[config.mk]
export PLATFORM = sky130hd
export DESIGN_NAME = mod_case_prio_arbiter_fsm
export DESIGN_NICKNAME = d
export VERILOG_FILES = /design/src/rtl/mod_case_prio_arbiter_fsm_pkg.sv /design/src/rtl/mod_case_prio_arbiter_fsm_prio_enc.sv /design/src/rtl/mod_case_prio_arbiter_fsm.sv
export SDC_FILE = /design/constraint.sdc
export NUM_CORES = 1
export LEC_CHECK = 0
export ABC_AREA = 1
export CAP_MARGIN = 40
export CORE_MARGIN = 2
export CORE_UTILIZATION = 25
export CTS_CLUSTER_SIZE = 16
export DETAILED_ROUTE_END_ITERATION = 10
export GPL_TIMING_DRIVEN = 1
export PLACE_DENSITY_LB_ADDON = 0.2
export SLEW_MARGIN = 10
export SYNTH_ARGS = -nofsm -noshare
export SYNTH_HDL_FRONTEND = slang
export SYNTH_SLANG_ARGS = --single-unit
export TNS_END_PERCENT = 20
[constraint.sdc]
create_clock -name clk -period 2.7 [get_ports clk]
set_input_delay 0.405 -clock clk [delete_from_list [all_inputs] [get_ports clk]]
set_output_delay 0.405 -clock clk [all_outputs]
set_load 0.005 [all_outputs]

● **PROBLEM STATEMENT**:
Output exactly the lines from the one with "export DETAILED_ROUTE_END_ITERATION = 10" through the final line of the listing above.

● **FINAL ANSWER**:
export DETAILED_ROUTE_END_ITERATION = 10
export GPL_TIMING_DRIVEN = 1
export PLACE_DENSITY_LB_ADDON = 0.2
export SLEW_MARGIN = 10
export SYNTH_ARGS = -nofsm -noshare
export SYNTH_HDL_FRONTEND = slang
export SYNTH_SLANG_ARGS = --single-unit
export TNS_END_PERCENT = 20
[constraint.sdc]
create_clock -name clk -period 2.7 [get_ports clk]
set_input_delay 0.405 -clock clk [delete_from_list [all_inputs] [get_ports clk]]
set_output_delay 0.405 -clock clk [all_outputs]
set_load 0.005 [all_outputs]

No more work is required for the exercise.